- Your goal -
Reproduce the first line of the entries that follow and each later line, word for word, ending with the one containing "datapath it steers.".

[Stored entries]
===== src/rtl/pipeline_ctrl_if.sv =====
// Pipeline control bundle: hazard/status inputs from the datapath and the
// per-stage latch controls driven back by pipeline_ctrl.
// master = the controller, slave = the datapath it steers.
interface pipeline_ctrl_if #(
  parameter int unsigned CNT_W = 32
);
  logic             ihit;
  logic             dhit;
  logic             mem_dREN;
  logic             mem_dWEN;
  logic             ex_dREN;
  logic [4:0]       ex_regDst;
  logic [4:0]       id_rs;
  logic [4:0]       id_rt;
  logic             id_use_rt;
  logic             ex_pcsrc;
  logic             id_halt;
  logic             pc_en;
  logic             ifid_en;
  logic             ifid_flush;
  logic             idex_en;
  logic             idex_flush;
  logic             exmem_en;
  logic             exmem_flush;
  logic             memwb_en;
  logic             halt;
  logic [CNT_W-1:0] stall_cnt;
  logic [CNT_W-1:0] flush_cnt;

  modport master (
    input  ihit, dhit, mem_dREN, mem_dWEN, ex_dREN, ex_regDst, id_rs, id_rt, id_use_rt,
           ex_pcsrc, id_halt,
    output pc_en, ifid_en, ifid_flush, idex_en, idex_flush, exmem_en, exmem_flush, memwb_en,
           halt, stall_cnt, flush_cnt
  );

  modport slave (
    output ihit, dhit, mem_dREN, mem_dWEN, ex_dREN, ex_regDst, id_rs, id_rt, id_use_rt,
           ex_pcsrc, id_halt,
    input  pc_en, ifid_en, ifid_flush, idex_en, idex_flush, exmem_en, exmem_flush, memwb_en,
           halt, stall_cnt, flush_cnt
  );
endinterface


===== src/rtl/pipeline_ctrl.sv =====
// Hazard and sequencing controller for the 5-stage pipeline.
// Handles fetch/data-memory waits, load-use bubbles, EX-resolved branches and
// the halt drain. Optional perf counters: define PIPE_PERF_CNT_EN.
module pipeline_ctrl #(
  parameter int unsigned DRAIN_CYC = 3,
  parameter int unsigned CNT_W     = 32
) (
  input logic             CLK,
  input logic             RST,
  pipeline_ctrl_if.master bus
);
  localparam int unsigned DrainW = (DRAIN_CYC < 2) ? 1 : $clog2(DRAIN_CYC + 1);

  typedef enum logic [1:0] {StRun, StDwait, StDrain, StHalted} state_e;

  state_e              state_q, state_d;
  logic [DrainW-1:0]   drain_q, drain_d;
  logic                memwait, loaduse;
  logic                pc_en, ifid_en, ifid_flush, idex_en, idex_flush;
  logic                exmem_en, exmem_flush, memwb_en, halt;

  assign memwait = (bus.mem_dREN | bus.mem_dWEN) & ~bus.dhit;
  assign loaduse = bus.ex_dREN & (bus.ex_regDst != 5'd0) &
                   ((bus.ex_regDst == bus.id_rs) | (bus.id_use_rt & (bus.ex_regDst == bus.id_rt)));

  // State and drain counter registers
  always_ff @(posedge CLK or posedge RST) begin
    if (RST) begin
      state_q <= StRun;
      drain_q <= '0;
    end else begin
      state_q <= state_d;
      drain_q <= drain_d;
    end
  end

  // Next state and latch controls; reset forces all latches to bubble
  always_comb begin
    state_d     = state_q;
    drain_d     = drain_q;
    pc_en       = 1'b0;
    ifid_en     = 1'b0;
    ifid_flush  = 1'b0;
    idex_en     = 1'b0;
    idex_flush  = 1'b0;
    exmem_en    = 1'b0;
    exmem_flush = 1'b0;
    memwb_en    = 1'b0;
    halt        = 1'b0;
    unique case (state_q)
      // DWAIT only differs from RUN in that it is entered on a wait; once
      // dhit arrives the same priority rules apply, so a held branch is kept.
      StRun, StDwait: begin
        if (memwait) begin
          state_d = StDwait;
        end else begin
          state_d  = StRun;
          idex_en  = 1'b1;
          exmem_en = 1'b1;
          memwb_en = 1'b1;
          if (bus.ex_pcsrc) begin
            pc_en      = 1'b1;
            ifid_en    = 1'b1;
            ifid_flush = 1'b1;
            idex_flush = 1'b1;
          end else if (loaduse || !bus.ihit) begin
            idex_flush = 1'b1;
          end else if (bus.id_halt) begin
            ifid_en    = 1'b1;
            ifid_flush = 1'b1;
            drain_d    = DrainW'(DRAIN_CYC);
            state_d    = StDrain;
          end else begin
            pc_en   = 1'b1;
            ifid_en = 1'b1;
          end
        end
      end
      // Branch resolution is ignored: the halt is already past any branch.
      StDrain: begin
        ifid_flush = 1'b1;
        idex_flush = 1'b1;
        if (!memwait) begin
          ifid_en  = 1'b1;
          idex_en  = 1'b1;
          exmem_en = 1'b1;
          memwb_en = 1'b1;
          if (drain_q <= DrainW'(1)) begin
            drain_d = '0;
            state_d = StHalted;
          end else begin
            drain_d = drain_q - DrainW'(1);
          end
        end
      end
      StHalted: begin
        halt = 1'b1;
      end
      default: begin
        state_d = StRun;
      end
    endcase
    if (RST) begin
      pc_en       = 1'b0;
      ifid_en     = 1'b0;
      idex_en     = 1'b0;
      exmem_en    = 1'b0;
      memwb_en    = 1'b0;
      ifid_flush  = 1'b1;
      idex_flush  = 1'b1;
      exmem_flush = 1'b1;
      halt        = 1'b0;
    end
  end

  assign bus.pc_en       = pc_en;
  assign bus.ifid_en     = ifid_en;
  assign bus.ifid_flush  = ifid_flush;
  assign bus.idex_en     = idex_en;
  assign bus.idex_flush  = idex_flush;
  assign bus.exmem_en    = exmem_en;
  assign bus.exmem_flush = exmem_flush;
  assign bus.memwb_en    = memwb_en;
  assign bus.halt        = halt;

`ifdef PIPE_PERF_CNT_EN
  logic [CNT_W-1:0] stall_q, flush_q;
  logic             run_like;

  assign run_like = (state_q == StRun) || (state_q == StDwait);

  // Saturating perf counters; they freeze naturally once HALTED
  always_ff @(posedge CLK or posedge RST) begin
    if (RST) begin
      stall_q <= '0;
      flush_q <= '0;
    end else begin
      if (run_like && !pc_en && (stall_q != '1)) stall_q <= stall_q + CNT_W'(1);
      if (run_like && !memwait && bus.ex_pcsrc && (flush_q != '1)) flush_q <= flush_q + CNT_W'(1);
    end
  end

  assign bus.stall_cnt = stall_q;
  assign bus.flush_cnt = flush_q;
`else
  assign bus.stall_cnt = {CNT_W{1'b0}};
  assign bus.flush_cnt = {CNT_W{1'b0}};
`endif
endmodule


===== src/flat_wrapper.sv =====
// flat-port wrapper written by rule: the top's interface ports become plain ports
module pipeline_ctrl_flat 
#(
  parameter int unsigned DRAIN_CYC = 3,
  parameter int unsigned CNT_W     = 32
)
  (CLK, RST, bus_ihit, bus_dhit, bus_mem_dREN, bus_mem_dWEN, bus_ex_dREN, bus_ex_regDst, bus_id_rs, bus_id_rt, bus_id_use_rt, bus_ex_pcsrc, bus_id_halt, bus_pc_en, bus_ifid_en, bus_ifid_flush, bus_idex_en, bus_idex_flush, bus_exmem_en, bus_exmem_flush, bus_memwb_en, bus_halt, bus_stall_cnt, bus_flush_cnt);
  pipeline_ctrl_if #(.CNT_W(CNT_W)) bus_i ();
  input logic CLK;
  input logic RST;
  input wire logic [$bits(bus_i.ihit)-1:0] bus_ihit;
  input wire logic [$bits(bus_i.dhit)-1:0] bus_dhit;
  input wire logic [$bits(bus_i.mem_dREN)-1:0] bus_mem_dREN;
  input wire logic [$bits(bus_i.mem_dWEN)-1:0] bus_mem_dWEN;
  input wire logic [$bits(bus_i.ex_dREN)-1:0] bus_ex_dREN;
  input wire logic [$bits(bus_i.ex_regDst)-1:0] bus_ex_regDst;
  input wire logic [$bits(bus_i.id_rs)-1:0] bus_id_rs;
  input wire logic [$bits(bus_i.id_rt)-1:0] bus_id_rt;
  input wire logic [$bits(bus_i.id_use_rt)-1:0] bus_id_use_rt;
  input wire logic [$bits(bus_i.ex_pcsrc)-1:0] bus_ex_pcsrc;
  input wire logic [$bits(bus_i.id_halt)-1:0] bus_id_halt;
  output wire logic [$bits(bus_i.pc_en)-1:0] bus_pc_en;
  output wire logic [$bits(bus_i.ifid_en)-1:0] bus_ifid_en;
  output wire logic [$bits(bus_i.ifid_flush)-1:0] bus_ifid_flush;
  output wire logic [$bits(bus_i.idex_en)-1:0] bus_idex_en;
  output wire logic [$bits(bus_i.idex_flush)-1:0] bus_idex_flush;
  output wire logic [$bits(bus_i.exmem_en)-1:0] bus_exmem_en;
  output wire logic [$bits(bus_i.exmem_flush)-1:0] bus_exmem_flush;
  output wire logic [$bits(bus_i.memwb_en)-1:0] bus_memwb_en;
  output wire logic [$bits(bus_i.halt)-1:0] bus_halt;
  output wire logic [$bits(bus_i.stall_cnt)-1:0] bus_stall_cnt;
  output wire logic [$bits(bus_i.flush_cnt)-1:0] bus_flush_cnt;
  assign bus_i.ihit = bus_ihit;
  assign bus_i.dhit = bus_dhit;
  assign bus_i.mem_dREN = bus_mem_dREN;
  assign bus_i.mem_dWEN = bus_mem_dWEN;
  assign bus_i.ex_dREN = bus_ex_dREN;
  assign bus_i.ex_regDst = bus_ex_regDst;
  assign bus_i.id_rs = bus_id_rs;
  assign bus_i.id_rt = bus_id_rt;
  assign bus_i.id_use_rt = bus_id_use_rt;
  assign bus_i.ex_pcsrc = bus_ex_pcsrc;
  assign bus_i.id_halt = bus_id_halt;
  assign bus_pc_en = bus_i.pc_en;
  assign bus_ifid_en = bus_i.ifid_en;
  assign bus_ifid_flush = bus_i.ifid_flush;
  assign bus_idex_en = bus_i.idex_en;
  assign bus_idex_flush = bus_i.idex_flush;
  assign bus_exmem_en = bus_i.exmem_en;
  assign bus_exmem_flush = bus_i.exmem_flush;
  assign bus_memwb_en = bus_i.memwb_en;
  assign bus_halt = bus_i.halt;
  assign bus_stall_cnt = bus_i.stall_cnt;
  assign bus_flush_cnt = bus_i.flush_cnt;
  pipeline_ctrl #(.DRAIN_CYC(DRAIN_CYC), .CNT_W(CNT_W)) u_core (.CLK(CLK), .RST(RST), .bus(bus_i));
endmodule

===== config.mk =====
export PLATFORM = sky130hd
export DESIGN_NAME = pipeline_ctrl_flat
export DESIGN_NICKNAME = d
export VERILOG_FILES = /design/src/rtl/pipeline_ctrl_if.sv /design/src/rtl/pipeline_ctrl.sv /design/src/flat_wrapper.sv
export SDC_FILE = /design/constraint.sdc
export NUM_CORES = 1
export LEC_CHECK = 0
export CAP_MARGIN = 20
export CORE_ASPECT_RATIO = 0.9
export CORE_MARGIN = 8
export CORE_UTILIZATION = 26
export CTS_BUF_LIST = sky130_fd_sc_hd__clkbuf_4 sky130_fd_sc_hd__clkbuf_8 sky130_fd_sc_hd__clkbuf_16
export DETAILED_ROUTE_END_ITERATION = 7
export GPL_TIMING_DRIVEN = 0
export HOLD_SLACK_MARGIN = 0.08
export PLACE_DENSITY = 0.78
export SLEW_MARGIN = 40
export SYNTH_ARGS = -nofsm -noshare
export SYNTH_HDL_FRONTEND = slang
export SYNTH_SLANG_ARGS = --single-unit

===== constraint.sdc =====
create_clock -name CLK -period 1.4 [get_ports CLK]
set_input_delay 0.28 -clock CLK [delete_from_list [all_inputs] [get_ports CLK]]
set_output_delay 0.28 -clock CLK [all_outputs]
set_load 0.02 [all_outputs]

Yosys cells after proc, flatten, opt, wreduce, memory -nomap -nowiden
Index checks and enable logic that the tools add are counted.

Input bits: 25. Register bits after elaboration: 4.

$lt $le $gt $ge: 1. $add $sub $neg: 1. Muxes and demuxes: 42. Equality and inequality tests: 11. Reductions and logical operators: 9. Bitwise logic cells: 7.

Operator list (count): $mux 1 (25); $mux 2 (12); $eq 5x5->1 (2); $ne 2x2->1 const B (5); $pmux 2 s2 (2); $pmux 1 s2 (3); $reduce_and 6->1 (1); $reduce_bool 5->1 (1); $and 1x1->1 (4); $eq 2x2->1 const B (2); $reduce_and 3->1 (1); $reduce_or 3->1 (1); $eq 2x1->1 const B (1); $le 2x1->1 const B (1); $logic_not 2->1 (1); $ne 2x1->1 const B (1); $or 1x1->1 (2); $reduce_bool 2->1 (1); $reduce_or 2->1 (1); $sub 2x1->2 const B (1); $logic_not 1->1 (1); $logic_or 1x1->1 (1); $not 1->1 (1).

Logic depth before layout (Yosys ltp)
Word-level depth: 10. Depth in mapped cells: 5.

Worst setup path after synthesis
Ideal clock, no wire load.

Path kind: input -> output. From: input bus_ex_regDst[1]. To: output bus_pc_en. Path slack: -0.381 ns. Required time: 1.120 ns. Path buffers: 0. Data arrival time: 1.501 ns. Cell stages on the path: 4. Cell sequence: or4_4 o21ai_2 a21oi_2 o21ai_0.

Cells in the longest elaborated chain, start to end: 10. Elaborated cells between the ends (all ways): 13. Those cells by class: 2 x eq/ne; 5 x mux; 4 x bitwise; 2 x reduce/logical.

RTL lines: start: declaration (line flat_wrapper.sv:16) `input wire logic [$bits(bus_i.ex_regDst)-1:0] bus_ex_regDst;`; $eq 5x5->1 (line pipeline_ctrl.sv:24) `((bus.ex_regDst == bus.id_rs) | (bus.id_use_rt & (bus.ex_regDst == bus.id_rt)));`; $and 1x1->1 (line pipeline_ctrl.sv:24); $or 1x1->1 (line pipeline_ctrl.sv:24); $and 1x1->1 (*) (line pipeline_ctrl.sv:23) `assign loaduse = bus.ex_dREN & (bus.ex_regDst != 5'd0) &`; $logic_or 1x1->1 (*) (line pipeline_ctrl.sv:66) `end else if (loaduse || !bus.ihit) begin`; $mux 1 (*) (line pipeline_ctrl.sv:66); $mux 1 (*) (line pipeline_ctrl.sv:61) `if (bus.ex_pcsrc) begin`; $mux 1 (*) (line pipeline_ctrl.sv:54) `if (memwait) begin`; $mux 1 (*) (line pipeline_ctrl.sv:50) `unique case (state_q)`; $mux 1 (*) (line pipeline_ctrl.sv:103) `if (RST) begin`; end: declaration (line flat_wrapper.sv:22) `output wire logic [$bits(bus_i.pc_en)-1:0] bus_pc_en;`.

Mark *: on every way between the ends. The rest lies on a longest branch, timed or not.

Worst setup path after layout
From: input bus_ex_regDst[1]. To: output bus_ifid_flush.

Cells in the longest elaborated chain, start to end: 10. Elaborated cells between the ends (all ways): 13. Those cells by class: 2 x eq/ne; 5 x mux; 4 x bitwise; 2 x reduce/logical.

RTL lines: $eq 5x5->1 (line pipeline_ctrl.sv:24); $and 1x1->1 (line pipeline_ctrl.sv:24); $or 1x1->1 (line pipeline_ctrl.sv:24); $and 1x1->1 (*) (line pipeline_ctrl.sv:23); $logic_or 1x1->1 (*) (line pipeline_ctrl.sv:66); $mux 1 (*) (line pipeline_ctrl.sv:66); $mux 1 (*) (line pipeline_ctrl.sv:61); $mux 1 (*) (line pipeline_ctrl.sv:54); $pmux 1 s2 (*) (line pipeline_ctrl.sv:50); $mux 1 (*) (line pipeline_ctrl.sv:103); end: declaration (line flat_wrapper.sv:24) `output wire logic [$bits(bus_i.ifid_flush)-1:0] bus_ifid_flush;`.

Marked as above.

==> flow_metrics.tcl <==
set metrics [dict create \
    reg2reg_slack_ps 70 \
    nets 255 \
    cp-end-kind "output pin" \
    antenna_found_initial 0 \
    num_io_pins 98 \
    drt_iter0_markers 32 \
    yosysWarningCount 0 \
    finalHoldViolations 0 \
    grt-ovfl-total 0 \
    cp.arrival_ps 1500 \
    gp_congestion 0.743 \
    violations "setup timing" \
    totalWireLength_mm 2.92 \
    synthesis.area_um2 923 \
    grt_start_max_net_pins 9 \
    rr_startpoint "u_core.state_q[1]$_DFFE_PP0P_" \
    slew_viol_final 0 \
    fin_ws_ps -379 \
    fin_setup_tns_ps -1600 \
    die_h_um 72.5 \
    layout_min_cycle_time_ps 1780 \
    die_w_um 78.8 \
    finalSetupViolCount 7 \
    power_density_mw_per_mm2 597 \
    post-route-drc-count 0 \
    wl_per_cell_um 10.7 \
    status "finished, violations left" \
    synth_cell_type_count 26 \
    crit_fanout 5 \
    die_area_mm2 0.00572 \
    syn_inst 121 \
    rsz0062_at_grt "yes" \
    ir_drop_mv 0.278 \
    cts-buffers-inserted 3 \
    cts_sinks 4 \
    worstPathRequired_ps 1120 \
    ys_seq_area_share_pct 10.8 \
    vias_per_cell 3.36 \
    skew_ps 5.74 \
    power_mw 1.02 \
    dp_hpwl_mm 2.44 \
    antenna_cells 0 \
    total_leakage_power_nw 0.976 \
    cp-start-kind "primary input" \
    ys_ff_latch 4 \
    tritoncts "done" \
    ant_nets 0 \
    root_buffer "clkbuf_8" \
    coreArea_mm2 0.00338 \
    grt_pass1_vias 912 \
    area_delta_synth_final_pct 84.7 \
    crit_type "primary input to output pin" \
    num_vias 915 \
    initial_core_util_pct 27.3 \
    max_cap_viol_count 0 \
    grt_pass1_wl_mm 4.20 \
    clk_pin_slew_worst_paths_ps 30 \
    first_pass_iters 4 \
    num_rows 20 \
    reg2reg_depth 5 \
    track_usage_pct 8.98 \
    clkLatencyLatePin_ps 220 \
    hold_class "primary input to asynchronous set/reset pin" \
    fillCellCount 372 \
    r2r_end "u_core.drain_q[0]$_DFFE_PP0P_" \
    max_freq_mhz 562 \
    cts.path.max_buffers 2 \
    avgSynthCellArea_um2 7.63 \
    drive_gt1_share_pct 49.6 \
    cts_max_level 1 \
    numPortBuffers 33 \
    postLayoutCoreUtil_pct 50.5 \
    period_share_pct 127 \
]
## layer usage
layer / track usage, % / wire length (um)
met5: 0 / 0
met1: 7.58 / 973
met2: 17.0 / 1610
met4: 3.70 / 17
met3: 4.94 / 326
## synthesized netlist by cell type
cell	number	area (um2)
o21a_1	2	15.0
inv_1	1	3.75
and3_1	1	6.26
o211ai_1	1	7.51
dfrtp_1	4	100
or4_4	1	11.3
conb_1	1	3.75
nor2b_1	1	6.26
nor4_1	1	6.26
buf_4	67	503
nand3b_1	1	7.51
o21ai_0	4	20.0
nand3_1	4	20.0
xor2_1	7	61.3
xnor2_1	3	26.3
nor3_1	1	5.00
nand4b_1	2	17.5
nor2_1	6	22.5
o21ai_2	1	8.76
nand2_1	4	15.0
o21ai_1	1	5.00
a21oi_2	1	8.76
o21bai_1	2	15.0
o31ai_1	2	15.0
nor3b_1	1	7.51
a21oi_1	1	5.00
## flip-flops by register name, summed over array words and instances, names as in the netlist
register / flops
u_core.drain_q: 2
u_core.state_q: 2
## how the worst max path moves through the flow
stage          cells past startpoint             end              from  slack [ps]
4_1_cts                            7  bus_ifid_flush      bus_id_rt[2]        -450
6_report                           6  bus_ifid_flush  bus_ex_regDst[1]        -380
3_5_place_dp                       7  bus_idex_flush  bus_ex_regDst[3]       -1420
3_3_place_gp                       7  bus_idex_flush  bus_ex_regDst[3]       -1450
2_1_floorplan                      4  bus_ifid_flush  bus_ex_regDst[1]        -270
5_1_grt                            6  bus_ifid_flush  bus_ex_regDst[1]        -430
## cells by family after synthesis
kind of cell | after synthesis | share of synthesized area (%)
buffers and inverters | 68 | 54.9
DFF | 4 | 10.8
other | 1 | 0.406
xor gates and xnor gates | 10 | 9.49
and+or+nand+nor | 23 | 13.6
AOI/OAI and AO/OA | 15 | 10.8
## worst max-delay path, cell delays in order
cell,delay (ps)
buf_8,100
or4_4,540
o21ai_4,160
a21oi_4,60
o211ai_1,180
buf_4,180
## cells in the final DEF, fill, tap and decap left out, types with 2 or more instances in the layout
cell	n
xnor2_1	3
dfrtp_1	3
nand2_1	3
conb_1	64
nor2_2	2
nor2_1	4
clkbuf_8	3
buf_4	77
buf_6	9
xor2_1	7
buf_2	5
o31ai_4	2
nand4b_1	2
o21ai_1	3
clkbuf_2	2
clkdlybuf4s50_1	5
dlymetal6s2s_1	3
dlygate4sd2_1	4
nand3_1	4
o21ai_0	2
## power by group
part | switching, mW | internal, mW | total, mW | leakage, nW
Combinational | 0.319 | 0.288 | 0.607 | 0.911
Sequential | 0.0235 | 0.146 | 0.170 | 0.0436
Clock | 0.0578 | 0.183 | 0.241 | 0.0216
Total | 0.401 | 0.617 | 1.02 | 0.976
## per-stage QoR
| stage | std cells | hold WS [ps] | area (um2) | setup slack [ps] |
|---|---|---|---|---|
| 5_1_grt | 272 | 253 | 1710 | -430 |
| 4_1_cts | 268 | 520 | 1620 | -449 |
| 6_report | 272 | 227 | 1710 | -379 |
| 3_3_place_gp | 261 | 502 | 1550 | -1450 |
| 2_1_floorplan | 184 | 67.9 | 1160 | -267 |
| 3_5_place_dp | 261 | 514 | 1550 | -1420 |
## area by class of cell
| type | count | area (um2) | share of cell area, % |
|---|---|---|---|
| Multi-Input combinational cell | 112 | 631 | 37.0 |
| Buffer | 67 | 507 | 29.7 |
| Timing Repair Buffer | 41 | 367 | 21.5 |
| Sequential cell | 4 | 101 | 5.94 |
| Tap cell | 44 | 55.1 | 3.23 |
| Clock buffer | 3 | 41.3 | 2.42 |
| Inverter | 1 | 3.75 | 0.220 |
## timing repair
action | 4_1_cts | 5_1_grt
gates resized for setup | 97 | 27
setup endpoints to repair | 12 | 11
setup buffers | 4 | 4
gates cloned | 0 | 0
pin swaps | 16 | 11
hold buffers | 0 | 0
Power figures use the tool's default switching activity.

- Written reply -
===== src/rtl/pipeline_ctrl_if.sv =====
// Pipeline control bundle: hazard/status inputs from the datapath and the
// per-stage latch controls driven back by pipeline_ctrl.
// master = the controller, slave = the datapath it steers.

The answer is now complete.